Cuando la discrepancia esquelética en un adulto es excesiva, no podemos llevar a cabo procedimientos de camuflaje ortodóncico por medio de extracciones dentarias en el maxilar que se presenta más prominente. Esta compensación dentoalveolar no sería suficiente para corregir la deformación facial y no crearía correctas relaciones oclusales. Por tanto, debemos buscar la colaboración de la cirugía de maxilares, que llevaría a los mismos a una correcta disposición espacial en los tres planos del espacio.

 

4. ¿Qué es la retención?

Una definición de retención después de un tratamiento de ortodoncia sería la siguiente: mantenimiento de los dientes en una posición estética y funcional óptima.

  • Placas removibles. Los aparatos removibles pueden ser un medio de retención muy eficaz para contrarrestar la inestabilidad intraarcada y también como retenedores en pacientes con problemas de crecimiento.

  • Férulas. Son aparatos removibles transparentes que se utilizan para mantener cada diente en su posición.

  • Retención fija. Los retenedores ortodóncicos fijos se emplean normalmente en situaciones en las que se prevé una inestabilidad intraarcada cuando es probable que surjan problemas de irregularidad en una determinada zona, y se ha planeado una retención prolongada.

 

5. ¿Qué riesgos tiene un tratamiento ortodóntico?

  • Reabsorción radicular. En la actualidad se acepta como inevitable algún grado de reabsorción radicular como consecuencia del movimiento ortodóncico. Algunos pacientes presentan una mayor susceptibilidad y sufren una reabsorción radicular más marcada.

  • Pérdida de soporte periodontal. Después de la colocación de aparatos fijos de ortodoncia, no es raro observar el establecimiento o el agravamiento de una gingivitis como resultado de una mayor dificultad para el mantenimiento de una adecuada higiene oral.

  • Descalcificación. La presencia de manchas blancas de descalcificación, precursoras de caries, y las propias lesiones cariosas se producen cuando la placa cariógena se asocia a una dieta rica en azúcares. Los aparatos fijos predisponen a la acumulación de placa, por la dificultad añadida para limpiar los distintos elementos implicados.

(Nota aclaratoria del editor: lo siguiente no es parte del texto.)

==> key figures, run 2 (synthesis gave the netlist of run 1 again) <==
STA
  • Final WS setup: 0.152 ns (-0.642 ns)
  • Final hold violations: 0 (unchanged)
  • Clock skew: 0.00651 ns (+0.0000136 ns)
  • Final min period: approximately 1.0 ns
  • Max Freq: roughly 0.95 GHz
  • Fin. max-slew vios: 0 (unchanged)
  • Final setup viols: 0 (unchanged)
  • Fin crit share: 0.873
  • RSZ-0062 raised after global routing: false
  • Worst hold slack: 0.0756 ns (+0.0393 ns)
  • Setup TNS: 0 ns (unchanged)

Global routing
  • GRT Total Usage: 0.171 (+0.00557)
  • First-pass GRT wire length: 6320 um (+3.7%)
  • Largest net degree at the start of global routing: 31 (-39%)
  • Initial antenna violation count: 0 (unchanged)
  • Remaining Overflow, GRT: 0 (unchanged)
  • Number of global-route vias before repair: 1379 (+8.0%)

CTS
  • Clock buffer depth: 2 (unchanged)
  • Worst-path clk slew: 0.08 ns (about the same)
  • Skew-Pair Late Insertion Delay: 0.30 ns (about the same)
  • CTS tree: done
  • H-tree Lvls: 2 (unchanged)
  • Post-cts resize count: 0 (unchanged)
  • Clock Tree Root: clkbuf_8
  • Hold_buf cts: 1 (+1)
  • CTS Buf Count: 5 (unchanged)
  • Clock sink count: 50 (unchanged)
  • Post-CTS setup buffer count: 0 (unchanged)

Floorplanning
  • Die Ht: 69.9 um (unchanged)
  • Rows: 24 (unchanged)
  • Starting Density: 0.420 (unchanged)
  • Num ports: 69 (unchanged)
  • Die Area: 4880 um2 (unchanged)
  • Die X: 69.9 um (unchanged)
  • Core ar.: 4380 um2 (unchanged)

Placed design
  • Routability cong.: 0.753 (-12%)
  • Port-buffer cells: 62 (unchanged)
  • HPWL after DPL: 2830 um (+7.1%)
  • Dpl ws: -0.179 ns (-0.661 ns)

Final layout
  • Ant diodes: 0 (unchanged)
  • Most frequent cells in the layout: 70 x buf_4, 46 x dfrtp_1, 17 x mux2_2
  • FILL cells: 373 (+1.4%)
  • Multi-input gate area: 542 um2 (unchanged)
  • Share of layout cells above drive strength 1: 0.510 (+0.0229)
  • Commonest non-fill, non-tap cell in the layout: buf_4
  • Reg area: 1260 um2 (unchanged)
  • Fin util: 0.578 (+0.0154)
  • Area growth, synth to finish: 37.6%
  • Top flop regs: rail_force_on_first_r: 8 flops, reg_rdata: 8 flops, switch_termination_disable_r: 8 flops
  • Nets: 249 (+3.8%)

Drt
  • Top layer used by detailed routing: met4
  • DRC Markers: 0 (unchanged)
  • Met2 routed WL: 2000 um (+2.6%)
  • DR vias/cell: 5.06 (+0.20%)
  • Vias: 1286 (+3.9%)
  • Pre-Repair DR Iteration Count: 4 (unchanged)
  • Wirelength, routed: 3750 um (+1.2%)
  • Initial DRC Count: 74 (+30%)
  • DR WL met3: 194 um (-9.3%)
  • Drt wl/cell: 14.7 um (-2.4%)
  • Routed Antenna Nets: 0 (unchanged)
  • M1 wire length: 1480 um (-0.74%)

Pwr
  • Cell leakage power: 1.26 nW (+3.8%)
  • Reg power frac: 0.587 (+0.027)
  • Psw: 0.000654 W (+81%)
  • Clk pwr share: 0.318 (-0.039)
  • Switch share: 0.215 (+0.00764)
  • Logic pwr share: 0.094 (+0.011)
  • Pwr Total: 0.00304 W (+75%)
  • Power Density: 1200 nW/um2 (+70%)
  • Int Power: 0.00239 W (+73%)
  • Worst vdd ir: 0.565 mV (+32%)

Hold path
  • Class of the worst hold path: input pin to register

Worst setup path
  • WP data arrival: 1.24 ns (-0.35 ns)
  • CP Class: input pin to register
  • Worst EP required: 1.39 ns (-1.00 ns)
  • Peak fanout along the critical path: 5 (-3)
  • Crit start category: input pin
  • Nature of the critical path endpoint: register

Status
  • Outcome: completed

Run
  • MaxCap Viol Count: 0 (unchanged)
### config.mk
export PLATFORM = sky130hd
export DESIGN_NAME = flash_erase_host
export DESIGN_NICKNAME = d
export VERILOG_FILES = /design/src/rtl/flash_seq_pkg.sv /design/src/rtl/flash_erase_host.sv
export VERILOG_INCLUDE_DIRS = /design/src /design/src/rtl
export SDC_FILE = /design/constraint.sdc
export NUM_CORES = 1
export LEC_CHECK = 0
export BUFFER_PORTS_ARGS = -buffer_cell sky130_fd_sc_hd__buf_4
export CELL_PAD_IN_SITES_DETAIL_PLACEMENT = 1
export CELL_PAD_IN_SITES_GLOBAL_PLACEMENT = 1
export CORE_MARGIN = 2
export CORE_UTILIZATION = 40
export CTS_BUF_LIST = sky130_fd_sc_hd__clkbuf_8
export CTS_CLUSTER_DIAMETER = 120
export CTS_CLUSTER_SIZE = 30
export DETAILED_ROUTE_END_ITERATION = 8
export PLACE_DENSITY_LB_ADDON = 0.1
export SLEW_MARGIN = 5
export SYNTH_ARGS = -nofsm -noshare
export SYNTH_HDL_FRONTEND = slang
export SYNTH_SLANG_ARGS = --single-unit
export TNS_END_PERCENT = 100
### constraint.sdc
create_clock -name core_clk -period 8.3 [get_ports core_clk]
set_clock_uncertainty 0.1 [all_clocks]
set_input_delay 2.075 -clock core_clk [delete_from_list [all_inputs] [get_ports core_clk]]
set_output_delay 2.075 -clock core_clk [all_outputs]
set_load 0.03 [all_outputs]
### src/rtl/flash_seq_defines.svh
// Constants for the flash erase command sequencer host controller.
// Assumes a byte-wide flash on a parallel bus and a 10 MHz core clock.
// Summary of operation
// Erase is six writes ending 10H/30H
// Device pre-programs array to zeros itself
// Device ends erase on margin, no verify
// Timeout fail bit set on overrun
// Erase done when poll 1, toggle still
// Device powers up in array read
// Suspended sector reads return status
// Host writes reset after fail or ID
// Reset returns to read, address ignored
// Reset aborts erase only before start
// Reset aborts program only before start
// ID mode left only by reset (the model also leaves it on any unlocked command other than 90H)
// Reset after timeout fail returns read
// Sector erase pre-programs sectors itself
// Sector erase done on poll and toggle
// Address on later fall, data earlier rise
// Next sector load within 50us
// Erase window bit reports timer window
// Other command in window returns read
// Program status bit behaviour defined
// Suspend read status bit behaviour defined
// Host gives valid address polling status
// ID read A1A0 selects maker/device code
// Protect verify gives 00H or 01H
// Reset data is F0H
// Wrong sequence falls back to read
`ifndef FLASH_SEQ_DEFINES_SVH
`define FLASH_SEQ_DEFINES_SVH
`define ADR_CTRL        4'h0
`define ADR_ADDR        4'h4
`define ADR_DATA        4'h8
`define ADR_STATUS      4'hC
`define CTRL_GO_BIT     0
`define CTRL_OP_LSB     1
`define CMD_UNLOCK1_A   19'h0_0555
`define CMD_UNLOCK1_D   8'hAA
`define CMD_UNLOCK2_A   19'h0_02AA
`define CMD_UNLOCK2_D   8'h55
`define CMD_SETUP       8'h80
`define CMD_CHIP        8'h10
`define CMD_SECTOR      8'h30
`define CMD_RESET       8'hF0
`define CMD_ID          8'h90
`define CMD_SUSPEND     8'hB0
`define CMD_RESUME      8'h30
`define CLK_MHZ         10
`define T_WRLOW_NS      100
`define T_WRLOW_CYC     ((`T_WRLOW_NS * `CLK_MHZ + 999) / 1000)
`define T_LOAD_US       50
`define T_LOAD_CYC      ((`T_LOAD_US * `CLK_MHZ) - 2)
`endif

### src/rtl/flash_seq_pkg.sv
// Types for the flash erase command sequencer host controller.
// Assumes the defines header is included by users of the constants.
package flash_seq_pkg;
  typedef enum logic [2:0] {
    OP_READ, OP_CHIP_ERASE, OP_SECTOR_ERASE, OP_ADD_SECTOR,
    OP_RESET, OP_ID_READ, OP_SUSPEND, OP_RESUME
  } op_t;
  typedef struct packed {
    logic [18:0] addr;
    logic [7:0]  data;
  } bus_word_t;
  typedef struct packed {
    logic dataPollBit;
    logic toggleBit;
    logic timeoutFailBit;
    logic eraseWindowBit;
    logic suspendToggleBit;
  } flash_status_t;
endpackage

  • Lesión de los tejidos blandos de la mucosa oral y de la pulpa. Pueden producirse ulceraciones traumáticas o lesiones por decúbito durante los tratamientos de ortodoncia. En teoría, la aplicación de una fuerza ligera mantenida sobre la corona de un diente debería producir una reacción a nivel de las estructuras de soporte periodontal, pero debería tener muy poco o ningún efecto sobre la pulpa.

  • Dolor dentario. Si aplicamos presión intensa a un diente, se desencadena dolor casi inmediatamente debido a que el espacio periodontal y su contenido son literalmente aplastados. Parece existir una relación directa entre la intensidad de la fuerza utilizada y la intensidad del dolor suscitado.

  • Movilidad dentaria. El movimiento dentario suscitado por el movimiento de ortodoncia necesita no sólo un remodelado del hueso adyacente a los dientes que se mueven, sino también una reorganización dinámica del propio mecanismo periodontal de soporte. La combinación de un espacio periodontal más amplio y una cierta desorganización del propio ligamento periodontal implica que en todo paciente se observará un aumento de la movilidad dentaria.

  • Desórdenes témporo-mandibulares. La perspectiva actual de consenso es que, en general, el tratamiento de ortodoncia bien realizado (con o sin extracciones dentarias), “no es la causa” de desórdenes témporo-mandibulares.

 

6. ¿Cuánto dura un tratmiento de ortodoncia?

La duración media de un tratamiento de ortodoncia es de dos años aproximadamente, pero depende del tipo de tratamiento que se realice, que a su vez depende de la dificultad del caso y del momento de tratarse. Como máximo, no debería de pasar los dos años y medio.

 

7. ¿Cúal es la frecuencia de las visitas?

Normalmente, las visitas de control son una vez al mes, salvo cuando tengamos que colocar inicialmente los aparatos que, en ocasiones, tienen que ser antes.